The average trace element contents of peridot from the three origins, listed in table 4, show somewhat similar concentrations. Ni was the most abundant trace element, followed by Mn, Co, Na, Al, Zn, Cr, Sc, Ti, B, Li, Ge, V, and Zr. The Pyaung-Gaung peridot contained higher concentrations of Ni and Zn than the Sapat peridot but lower B, Na, Sc, and Mn. The Yiqisong peridot possessed higher Na, Al, and Cr contents than the Pyaung-Gaung samples. Previous studies showed that the formation of Yiqisong peridot was related to serpentinization (Zhang et al., 2019) and/or spinel lherzolite that was quite similar to those of peridot from Sardinia and Vietnam (Adamo et al., 2009; Thuyet et al., 2016). In contrast, the study of Harlow and Thu (2014) indicated that samples from Pyaung-Gaung and Sapat shared a similar origin. The next section of this study reveals some differences in trace element concentration that are very helpful for geographic origin determination.

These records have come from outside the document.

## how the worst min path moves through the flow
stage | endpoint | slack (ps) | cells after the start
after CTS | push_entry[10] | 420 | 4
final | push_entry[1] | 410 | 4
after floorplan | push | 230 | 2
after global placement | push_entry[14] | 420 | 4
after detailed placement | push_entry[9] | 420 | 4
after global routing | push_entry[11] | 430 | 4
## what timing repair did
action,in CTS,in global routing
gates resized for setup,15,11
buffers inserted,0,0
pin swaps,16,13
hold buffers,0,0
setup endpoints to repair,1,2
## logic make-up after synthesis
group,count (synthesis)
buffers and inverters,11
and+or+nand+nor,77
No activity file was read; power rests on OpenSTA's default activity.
[src/sv/bounded_linear_probe_slot_allocator_defines.svh]
// Assertion helpers for the slot allocator.
`ifndef BOUNDED_LINEAR_PROBE_SLOT_ALLOCATOR_DEFINES_SVH
`define BOUNDED_LINEAR_PROBE_SLOT_ALLOCATOR_DEFINES_SVH

// Same-cycle implication, sampled on the rising clock edge, off during reset.
`define BLPSA_ASSERT_IMP(label, clk, rst_n, ante, cons, msg) \
	label: assert property (@(posedge clk) disable iff (!rst_n) (ante) |-> (cons)) \
		else $error(msg);

// Next-cycle implication.
`define BLPSA_ASSERT_NXT(label, clk, rst_n, ante, cons, msg) \
	label: assert property (@(posedge clk) disable iff (!rst_n) (ante) |=> (cons)) \
		else $error(msg);

`endif

[src/sv/blpsa_pkg.sv]
`default_nettype none

package blpsa_pkg;

	localparam int unsigned SLOT_W         = 16;
	localparam int unsigned WORD_W         = 16;
	localparam int unsigned OFF_W          = 4;
	localparam int unsigned WIX_W          = SLOT_W - OFF_W;
	localparam int unsigned SLOT_COUNT_DEF = 65536;
	localparam int unsigned SLOT_SPACE     = 65536;

	localparam logic [15:0] PROBE_BUDGET_RST = 16'd8;
	localparam logic [15:0] HALF_TOP         = 16'h7fff;
	localparam logic [15:0] SLOT_TOP         = 16'hffff;
	localparam logic [15:0] SLOT_FIRST       = 16'd1;

	localparam logic ACT_INSERT  = 1'b0;
	localparam logic ACT_RELEASE = 1'b1;

	// One queued request: the slot is the normalized home for an insert,
	// the named slot for a release.
	typedef struct packed {
		logic        act;
		logic [15:0] slot;
	} entry_t;

	typedef struct packed {
		logic full;
		logic empty;
	} q_stat_t;

	function automatic logic [15:0] home_of(input logic [15:0] raw);
		logic [15:0] h;
		h = raw;
		if (raw == 16'd0) begin
			h = SLOT_FIRST;
		end else if (raw == SLOT_TOP) begin
			h = HALF_TOP;
		end
		return h;
	endfunction

endpackage

`default_nettype wire

[src/sv/blpsa_queue.sv]
`default_nettype none

module blpsa_queue (
	input  wire logic              clk,
	input  wire logic              arst_n,
	input  wire logic              push,
	input  wire blpsa_pkg::entry_t push_entry,
	input  wire logic              pop,
	output blpsa_pkg::entry_t      head,
	output blpsa_pkg::q_stat_t     q_stat
);

	blpsa_pkg::entry_t ent_q [2];
	logic              wr_ptr_q;
	logic              rd_ptr_q;
	logic [1:0]        cnt_q;

	assign head         = ent_q[rd_ptr_q];
	assign q_stat.full  = (cnt_q == 2'd2);
	assign q_stat.empty = (cnt_q == 2'd0);

	always_ff @(posedge clk) begin
		if (push) begin
			ent_q[wr_ptr_q] <= push_entry;
		end
	end

	always_ff @(posedge clk or negedge arst_n) begin
		if (!arst_n) begin
			wr_ptr_q <= 1'b0;
			rd_ptr_q <= 1'b0;
			cnt_q    <= 2'd0;
		end else begin
			if (push) begin
				wr_ptr_q <= ~wr_ptr_q;
			end
			if (pop) begin
				rd_ptr_q <= ~rd_ptr_q;
			end
			case ({push, pop})
				2'b10:   cnt_q <= cnt_q + 2'd1;
				2'b01:   cnt_q <= cnt_q - 2'd1;
				default: cnt_q <= cnt_q;
			endcase
		end
	end

endmodule

`default_nettype wire
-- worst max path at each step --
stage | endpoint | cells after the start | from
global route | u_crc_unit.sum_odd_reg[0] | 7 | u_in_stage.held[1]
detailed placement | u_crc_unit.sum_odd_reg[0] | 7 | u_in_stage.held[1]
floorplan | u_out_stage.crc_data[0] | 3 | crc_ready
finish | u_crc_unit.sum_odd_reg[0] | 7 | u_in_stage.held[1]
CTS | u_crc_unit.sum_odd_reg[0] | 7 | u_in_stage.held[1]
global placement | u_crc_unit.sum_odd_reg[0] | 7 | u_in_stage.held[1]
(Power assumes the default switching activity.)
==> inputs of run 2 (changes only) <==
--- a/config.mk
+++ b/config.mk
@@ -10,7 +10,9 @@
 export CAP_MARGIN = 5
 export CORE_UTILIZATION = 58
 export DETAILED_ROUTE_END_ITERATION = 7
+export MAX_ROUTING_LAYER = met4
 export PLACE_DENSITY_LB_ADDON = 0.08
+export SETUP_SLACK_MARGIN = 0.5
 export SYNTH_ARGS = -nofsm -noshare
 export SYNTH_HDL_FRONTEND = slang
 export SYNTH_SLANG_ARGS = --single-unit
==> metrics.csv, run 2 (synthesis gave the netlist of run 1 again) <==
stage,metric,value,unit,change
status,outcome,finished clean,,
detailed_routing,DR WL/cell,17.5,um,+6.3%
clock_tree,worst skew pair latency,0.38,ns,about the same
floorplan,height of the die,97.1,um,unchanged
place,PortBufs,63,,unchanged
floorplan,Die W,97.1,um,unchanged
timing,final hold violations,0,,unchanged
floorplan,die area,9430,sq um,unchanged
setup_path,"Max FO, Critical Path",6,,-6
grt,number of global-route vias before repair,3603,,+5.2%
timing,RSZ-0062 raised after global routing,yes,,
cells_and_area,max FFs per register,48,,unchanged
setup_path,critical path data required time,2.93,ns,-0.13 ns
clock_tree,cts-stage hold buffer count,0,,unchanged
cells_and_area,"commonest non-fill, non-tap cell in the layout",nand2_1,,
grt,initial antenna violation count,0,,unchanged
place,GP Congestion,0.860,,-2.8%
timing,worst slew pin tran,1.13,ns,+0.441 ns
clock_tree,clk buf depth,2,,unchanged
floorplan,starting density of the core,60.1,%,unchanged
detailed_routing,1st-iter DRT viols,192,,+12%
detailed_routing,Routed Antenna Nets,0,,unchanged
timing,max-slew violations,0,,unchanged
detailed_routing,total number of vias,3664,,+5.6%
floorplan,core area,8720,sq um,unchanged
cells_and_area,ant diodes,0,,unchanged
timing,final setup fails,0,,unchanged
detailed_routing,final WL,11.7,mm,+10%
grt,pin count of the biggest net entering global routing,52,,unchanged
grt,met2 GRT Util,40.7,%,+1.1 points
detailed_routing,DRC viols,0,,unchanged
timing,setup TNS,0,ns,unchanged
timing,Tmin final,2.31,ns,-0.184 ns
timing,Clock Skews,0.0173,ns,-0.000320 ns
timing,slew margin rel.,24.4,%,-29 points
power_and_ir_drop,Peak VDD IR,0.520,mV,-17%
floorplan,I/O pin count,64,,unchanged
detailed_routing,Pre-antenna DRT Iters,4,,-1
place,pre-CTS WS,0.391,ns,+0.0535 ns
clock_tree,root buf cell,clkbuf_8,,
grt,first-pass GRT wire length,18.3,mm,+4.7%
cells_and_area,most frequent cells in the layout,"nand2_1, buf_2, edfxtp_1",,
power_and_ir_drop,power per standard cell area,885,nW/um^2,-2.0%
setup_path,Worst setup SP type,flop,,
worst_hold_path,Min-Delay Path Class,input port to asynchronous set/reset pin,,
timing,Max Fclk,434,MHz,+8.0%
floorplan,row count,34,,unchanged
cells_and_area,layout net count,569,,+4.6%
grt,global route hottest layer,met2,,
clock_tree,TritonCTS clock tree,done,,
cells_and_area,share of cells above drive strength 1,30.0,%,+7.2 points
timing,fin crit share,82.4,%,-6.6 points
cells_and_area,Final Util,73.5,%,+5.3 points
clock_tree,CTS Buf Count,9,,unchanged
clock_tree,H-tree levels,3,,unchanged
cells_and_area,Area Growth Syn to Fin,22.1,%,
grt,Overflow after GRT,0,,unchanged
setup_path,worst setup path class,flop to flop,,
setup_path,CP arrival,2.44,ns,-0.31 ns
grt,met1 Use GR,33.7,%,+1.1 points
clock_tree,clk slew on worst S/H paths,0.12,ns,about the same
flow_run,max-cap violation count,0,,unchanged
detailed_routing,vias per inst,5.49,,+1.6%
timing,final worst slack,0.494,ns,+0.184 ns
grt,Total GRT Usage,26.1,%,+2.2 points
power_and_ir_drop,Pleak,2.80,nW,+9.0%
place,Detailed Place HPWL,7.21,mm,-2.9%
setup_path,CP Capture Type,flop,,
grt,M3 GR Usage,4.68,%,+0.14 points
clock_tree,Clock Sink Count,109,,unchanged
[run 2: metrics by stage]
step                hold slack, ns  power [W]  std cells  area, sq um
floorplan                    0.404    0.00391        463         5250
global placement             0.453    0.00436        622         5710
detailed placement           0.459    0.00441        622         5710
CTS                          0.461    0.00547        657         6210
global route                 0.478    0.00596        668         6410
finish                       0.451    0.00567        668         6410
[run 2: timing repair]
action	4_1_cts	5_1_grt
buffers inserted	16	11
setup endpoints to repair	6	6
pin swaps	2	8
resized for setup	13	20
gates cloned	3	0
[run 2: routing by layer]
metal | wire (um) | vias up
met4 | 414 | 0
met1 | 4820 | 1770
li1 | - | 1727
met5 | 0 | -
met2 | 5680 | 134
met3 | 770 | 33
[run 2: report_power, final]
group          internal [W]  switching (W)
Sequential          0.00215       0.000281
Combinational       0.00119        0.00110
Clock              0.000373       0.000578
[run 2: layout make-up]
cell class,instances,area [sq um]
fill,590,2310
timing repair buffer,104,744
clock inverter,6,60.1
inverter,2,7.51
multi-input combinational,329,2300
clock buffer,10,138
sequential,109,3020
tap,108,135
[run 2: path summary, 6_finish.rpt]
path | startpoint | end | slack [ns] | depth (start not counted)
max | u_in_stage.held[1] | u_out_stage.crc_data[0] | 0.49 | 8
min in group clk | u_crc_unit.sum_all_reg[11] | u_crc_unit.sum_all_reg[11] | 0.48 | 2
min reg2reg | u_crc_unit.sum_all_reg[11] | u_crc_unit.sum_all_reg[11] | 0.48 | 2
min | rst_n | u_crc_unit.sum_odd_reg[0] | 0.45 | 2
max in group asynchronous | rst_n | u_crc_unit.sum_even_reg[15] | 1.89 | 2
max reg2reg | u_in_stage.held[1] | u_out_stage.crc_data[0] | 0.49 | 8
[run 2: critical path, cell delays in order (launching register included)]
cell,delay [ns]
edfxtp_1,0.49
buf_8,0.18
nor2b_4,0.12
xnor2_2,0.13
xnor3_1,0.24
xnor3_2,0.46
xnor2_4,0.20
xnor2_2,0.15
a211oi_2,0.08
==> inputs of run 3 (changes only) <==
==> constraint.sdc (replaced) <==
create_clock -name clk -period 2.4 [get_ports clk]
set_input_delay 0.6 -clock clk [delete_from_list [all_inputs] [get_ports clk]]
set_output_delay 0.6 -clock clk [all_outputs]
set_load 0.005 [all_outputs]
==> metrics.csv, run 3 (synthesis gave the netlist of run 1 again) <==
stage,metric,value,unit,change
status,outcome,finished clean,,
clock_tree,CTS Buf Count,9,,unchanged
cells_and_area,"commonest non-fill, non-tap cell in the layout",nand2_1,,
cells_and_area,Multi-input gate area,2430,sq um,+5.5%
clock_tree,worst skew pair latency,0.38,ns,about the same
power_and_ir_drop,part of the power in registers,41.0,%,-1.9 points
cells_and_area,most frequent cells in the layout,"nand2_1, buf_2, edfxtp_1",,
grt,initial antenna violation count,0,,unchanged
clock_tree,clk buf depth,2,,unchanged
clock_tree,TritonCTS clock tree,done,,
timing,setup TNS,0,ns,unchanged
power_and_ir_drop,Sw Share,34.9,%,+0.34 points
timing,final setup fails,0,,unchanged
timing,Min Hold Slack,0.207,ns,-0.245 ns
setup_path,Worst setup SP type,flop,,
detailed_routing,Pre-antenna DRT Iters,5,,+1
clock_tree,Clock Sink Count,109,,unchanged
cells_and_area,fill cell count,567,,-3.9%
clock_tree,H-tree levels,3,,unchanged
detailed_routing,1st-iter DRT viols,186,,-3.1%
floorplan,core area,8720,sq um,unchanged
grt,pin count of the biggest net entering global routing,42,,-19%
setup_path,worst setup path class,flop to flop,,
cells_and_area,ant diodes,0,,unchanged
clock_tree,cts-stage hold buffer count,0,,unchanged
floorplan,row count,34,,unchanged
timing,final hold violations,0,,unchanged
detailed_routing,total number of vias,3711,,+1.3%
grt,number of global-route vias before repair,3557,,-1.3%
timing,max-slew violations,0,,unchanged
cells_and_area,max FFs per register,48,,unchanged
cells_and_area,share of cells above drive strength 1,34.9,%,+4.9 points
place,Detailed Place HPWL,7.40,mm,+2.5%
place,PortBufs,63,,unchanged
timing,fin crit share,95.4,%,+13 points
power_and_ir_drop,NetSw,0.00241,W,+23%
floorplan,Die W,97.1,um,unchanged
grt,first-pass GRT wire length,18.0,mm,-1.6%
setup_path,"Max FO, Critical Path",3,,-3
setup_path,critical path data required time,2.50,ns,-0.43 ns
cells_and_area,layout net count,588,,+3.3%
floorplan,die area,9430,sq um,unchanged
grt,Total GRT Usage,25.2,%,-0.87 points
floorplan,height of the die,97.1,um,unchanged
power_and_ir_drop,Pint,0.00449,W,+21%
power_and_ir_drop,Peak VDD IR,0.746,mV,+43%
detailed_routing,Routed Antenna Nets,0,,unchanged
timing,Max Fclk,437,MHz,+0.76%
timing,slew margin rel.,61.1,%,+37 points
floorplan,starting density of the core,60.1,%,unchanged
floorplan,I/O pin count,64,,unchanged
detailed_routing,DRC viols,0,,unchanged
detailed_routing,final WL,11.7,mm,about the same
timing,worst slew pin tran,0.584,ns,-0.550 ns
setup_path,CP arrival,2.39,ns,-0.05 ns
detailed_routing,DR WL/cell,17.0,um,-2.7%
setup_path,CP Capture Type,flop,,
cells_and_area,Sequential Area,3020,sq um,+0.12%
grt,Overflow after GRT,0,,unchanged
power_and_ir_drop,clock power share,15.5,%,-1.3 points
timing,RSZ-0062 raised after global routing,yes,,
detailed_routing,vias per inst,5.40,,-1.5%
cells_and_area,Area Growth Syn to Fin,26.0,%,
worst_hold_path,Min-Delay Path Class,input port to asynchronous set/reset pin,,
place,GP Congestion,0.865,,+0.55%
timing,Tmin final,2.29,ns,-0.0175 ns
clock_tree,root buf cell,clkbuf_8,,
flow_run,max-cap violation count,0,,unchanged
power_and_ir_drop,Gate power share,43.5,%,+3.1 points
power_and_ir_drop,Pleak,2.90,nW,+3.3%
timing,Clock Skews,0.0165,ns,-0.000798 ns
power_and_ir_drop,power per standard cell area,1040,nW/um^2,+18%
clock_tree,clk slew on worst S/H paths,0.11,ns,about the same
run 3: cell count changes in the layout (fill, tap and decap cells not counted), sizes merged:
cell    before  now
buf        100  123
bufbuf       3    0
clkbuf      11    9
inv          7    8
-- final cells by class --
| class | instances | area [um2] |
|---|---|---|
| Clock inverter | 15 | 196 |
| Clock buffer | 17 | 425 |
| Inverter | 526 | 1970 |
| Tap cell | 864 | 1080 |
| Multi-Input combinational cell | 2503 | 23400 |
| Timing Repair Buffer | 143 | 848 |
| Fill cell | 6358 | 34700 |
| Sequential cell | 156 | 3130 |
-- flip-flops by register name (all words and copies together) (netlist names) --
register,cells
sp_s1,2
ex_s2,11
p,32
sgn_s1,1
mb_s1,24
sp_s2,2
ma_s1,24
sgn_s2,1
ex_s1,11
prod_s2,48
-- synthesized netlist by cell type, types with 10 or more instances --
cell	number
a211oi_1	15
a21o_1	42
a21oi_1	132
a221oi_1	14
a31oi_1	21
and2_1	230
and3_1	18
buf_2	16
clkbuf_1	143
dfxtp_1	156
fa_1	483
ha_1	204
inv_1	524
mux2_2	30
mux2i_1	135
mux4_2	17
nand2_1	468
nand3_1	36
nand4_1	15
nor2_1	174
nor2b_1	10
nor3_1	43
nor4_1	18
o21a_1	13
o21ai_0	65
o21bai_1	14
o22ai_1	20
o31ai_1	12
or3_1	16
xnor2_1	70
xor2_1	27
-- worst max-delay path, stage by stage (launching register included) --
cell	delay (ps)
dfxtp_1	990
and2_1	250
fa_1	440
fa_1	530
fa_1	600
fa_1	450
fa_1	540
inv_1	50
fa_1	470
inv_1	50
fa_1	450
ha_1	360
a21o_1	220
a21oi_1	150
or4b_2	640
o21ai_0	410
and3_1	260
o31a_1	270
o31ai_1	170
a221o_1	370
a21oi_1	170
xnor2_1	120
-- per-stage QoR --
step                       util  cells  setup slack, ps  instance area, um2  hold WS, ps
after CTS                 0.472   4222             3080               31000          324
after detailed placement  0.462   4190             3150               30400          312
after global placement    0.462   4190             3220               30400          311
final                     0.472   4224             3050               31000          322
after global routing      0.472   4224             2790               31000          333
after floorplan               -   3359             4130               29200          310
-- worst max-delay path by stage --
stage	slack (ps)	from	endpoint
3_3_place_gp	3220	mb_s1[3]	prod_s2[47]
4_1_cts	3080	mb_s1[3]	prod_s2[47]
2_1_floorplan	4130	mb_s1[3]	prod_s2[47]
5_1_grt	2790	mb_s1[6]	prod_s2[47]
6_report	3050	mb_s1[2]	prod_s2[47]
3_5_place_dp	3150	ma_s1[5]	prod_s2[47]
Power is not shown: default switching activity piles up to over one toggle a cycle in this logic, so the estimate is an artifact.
### config.mk
export PLATFORM = sky130hd
export DESIGN_NAME = ctst_div
export DESIGN_NICKNAME = d
export VERILOG_FILES = /design/src/rtl/core/ctst_pkg.sv /design/src/rtl/core/ctst_div.sv
export SDC_FILE = /design/constraint.sdc
export NUM_CORES = 2
export LEC_CHECK = 0
export ABC_CLOCK_PERIOD_IN_PS = 17610
export BUFFER_PORTS_ARGS = -buffer_cell sky130_fd_sc_hd__buf_2
export CAP_MARGIN = 10
export CORE_UTILIZATION = 25
export DETAILED_ROUTE_END_ITERATION = 10
export PLACE_DENSITY = 0.47
export SETUP_SLACK_MARGIN = 0.4
export SLEW_MARGIN = 20
export SYNTH_ARGS = -nofsm -noshare
export SYNTH_HDL_FRONTEND = slang
export SYNTH_SLANG_ARGS = --single-unit
### constraint.sdc
create_clock -name clk -period 17.61 [get_ports clk]
set_input_delay 1.761 -clock clk [delete_from_list [all_inputs] [get_ports clk]]
set_output_delay 1.761 -clock clk [all_outputs]
set_load 0.01 [all_outputs]
### src/rtl/core/ctst_pkg.sv
// ----------------------------------------------------------------------------
// ctst_pkg
// Shared types, constants and float32 helper functions for the clip-to-screen
// transform pipeline.
// ----------------------------------------------------------------------------
package ctst_pkg;

	localparam logic [31:0] CANON_NAN = 32'h7FC0_0000;
	localparam logic [31:0] ONE_BITS  = 32'h3F80_0000;

	// Divider: quotient bits retired per pipeline stage and number of stages.
	localparam int ITERS_PER_STAGE = 4;
	localparam int DIV_STAGES      = 7;
	localparam int QUO_BITS        = ITERS_PER_STAGE * DIV_STAGES;
	localparam int DIV_LAT         = DIV_STAGES + 2;
	localparam int MUL_LAT         = 3;
	localparam int ADD_LAT         = 3;
	localparam int LATENCY         = DIV_LAT + MUL_LAT + ADD_LAT;

	typedef enum logic [2:0] {
		REG_SCALE_X = 3'd0,
		REG_SCALE_Y = 3'd1,
		REG_SCALE_Z = 3'd2,
		REG_SCALE_W = 3'd3,
		REG_SHIFT_X = 3'd4,
		REG_SHIFT_Y = 3'd5,
		REG_SHIFT_Z = 3'd6,
		REG_SHIFT_W = 3'd7
	} reg_idx_t;

	// Special-case class of a result, resolved early and carried down a pipe.
	typedef enum logic [1:0] {
		SP_NONE = 2'd0,
		SP_NAN  = 2'd1,
		SP_INF  = 2'd2,
		SP_ZERO = 2'd3
	} spec_t;

	typedef struct packed {
		logic               sgn;
		logic               nan;
		logic               inf;
		logic               zero;
		logic signed [10:0] ex;
		logic [23:0]        man;
	} fp_t;

	function automatic logic [4:0] lzc24(input logic [23:0] m);
		logic [4:0] lz;
		lz = 5'd24;
		for (int i = 0; i < 24; i++) begin
			if (m[i]) lz = 5'(23 - i);
		end
		return lz;
	endfunction

	function automatic logic [4:0] lzc28(input logic [27:0] m);
		logic [4:0] lz;
		lz = 5'd28;
		for (int i = 0; i < 28; i++) begin
			if (m[i]) lz = 5'(27 - i);
		end
		return lz;
	endfunction

	// Unpacks a float32 and normalizes subnormal significands so that
	// the leading one sits at bit 23 for every nonzero value.
	function automatic fp_t unpack_norm(input logic [31:0] b);
		fp_t        u;
		logic [4:0] lz;
		logic [23:0] m;
		logic [7:0] ef;
		u.sgn  = b[31];
		u.nan  = (&b[30:23]) & (|b[22:0]);
		u.inf  = (&b[30:23]) & ~(|b[22:0]);
		u.zero = ~(|b[30:0]);
		m      = {|b[30:23], b[22:0]};
		lz     = lzc24(m);
		u.man  = m << lz;
		ef     = (b[30:23] == 8'd0) ? 8'd1 : b[30:23];
		u.ex   = $signed({3'b000, ef}) - $signed({6'b000000, lz});
		return u;
	endfunction

	// Rounds to nearest even and packs. The significand has its leading one
	// at bit 26 for a normal value; ex is the biased exponent.
	function automatic logic [31:0] round_pack(input logic sgn,
			input logic signed [10:0] ex, input logic [26:0] mt, input logic stk);
		logic [26:0] m;
		logic        s;
		logic [10:0] sh;
		logic [7:0]  ef;
		logic        rup;
		logic [30:0] mag;
		m  = mt;
		s  = stk;
		ef = ex[7:0];
		sh = 11'd0;
		if (ex >= 11'sd255) begin
			return {sgn, 8'hFF, 23'd0};
		end
		if (ex < 11'sd1) begin
			sh = 11'(11'sd1 - ex);
			ef = 8'd0;
			if (sh > 11'd27) begin
				s = s | (|m);
				m = '0;
			end else begin
				s = s | (|(m & ((27'd1 << sh[4:0]) - 27'd1)));
				m = m >> sh[4:0];
			end
		end
		rup = m[2] & (m[1] | m[0] | s | m[3]);
		mag = {ef, m[25:3]} + 31'(rup);
		return {sgn, mag};
	endfunction

	function automatic logic [31:0] final_pick(input spec_t sp, input logic sgn,
			input logic [31:0] arith);
		logic [31:0] r;
		case (sp)
			SP_NAN:  r = CANON_NAN;
			SP_INF:  r = {sgn, 8'hFF, 23'd0};
			SP_ZERO: r = {sgn, 31'd0};
			default: r = arith;
		endcase
		return r;
	endfunction

endpackage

Origin Determination. The trace element data were then displayed and discriminated in 2D plots of Al-Mn, Cr-Ni, Sc-Cr, Co-Mn, V-Ni, and V-Mn (figure 16) and 3D plots of Ni-Co-V, Ni-Ti-Cr, Ni-Ti-V, Cr-V-Sc, Co-V-Sc, and Cr-V-Co (figure 17). The 2D and 3D cross-plots showed a positive correlation and proved very useful in separating Pyaung-Gaung peridot from the Yiqisong and Sapat deposits for the samples and reference materials measured. Although overlap may occur between some Pyaung-Gaung and Yiqisong data points in the 2D plots, the 3D cross-plots provide a very helpful and straightforward way to determine the origin of peridot from these three deposits. While Ni can be precisely determined using EPMA, this technique is less accurate for other elements at lower concentrations (Shen et al., 2011; Leelawatanasuk et al., 2011). LA-ICP-MS has been proven to be an efficient method for origin determination of these peridot by chemical fingerprinting. However, statistical approaches such as discriminant or multivariate analysis may be needed since they can potentially provide additional data to enhance the certainty of the provenance assignment and reduce error.
CONCLUSIONS
Gemological investigation indicates that Burmese peridot from the Pyaung-Gaung area of Mogok (figure 18) contains tufts of very fine fibers and distinctive protogenetic olivine inclusions. These diagnostic mineral inclusions, as well as inclusions of chromite, magnesite, and chlorite, provide evidence that retrograde metamorphism and/or recrystallization occurred in tension fractures or veinlets during a tectonic event. These inclusions can be used as a locality-specific feature for geographic origin determination in combination with chemical analysis by LA-ICP-MS. Based on our data, 2D and 3D cross-plots of the trace element contents of Al, Sc, Ti, V, Cr, Mn, Co, and Ni are relatively efficient discriminators to distinguish peridot from the major producing sites of Pyaung-Gaung, Yiqisong (China), and Sapat (Pakistan). However, we used only the data obtained by our own study, in order to control the analytical consistency of reference materials. Additional data and more reliable samples from these and other localities will further refine the provenance assignment of peridot in the future.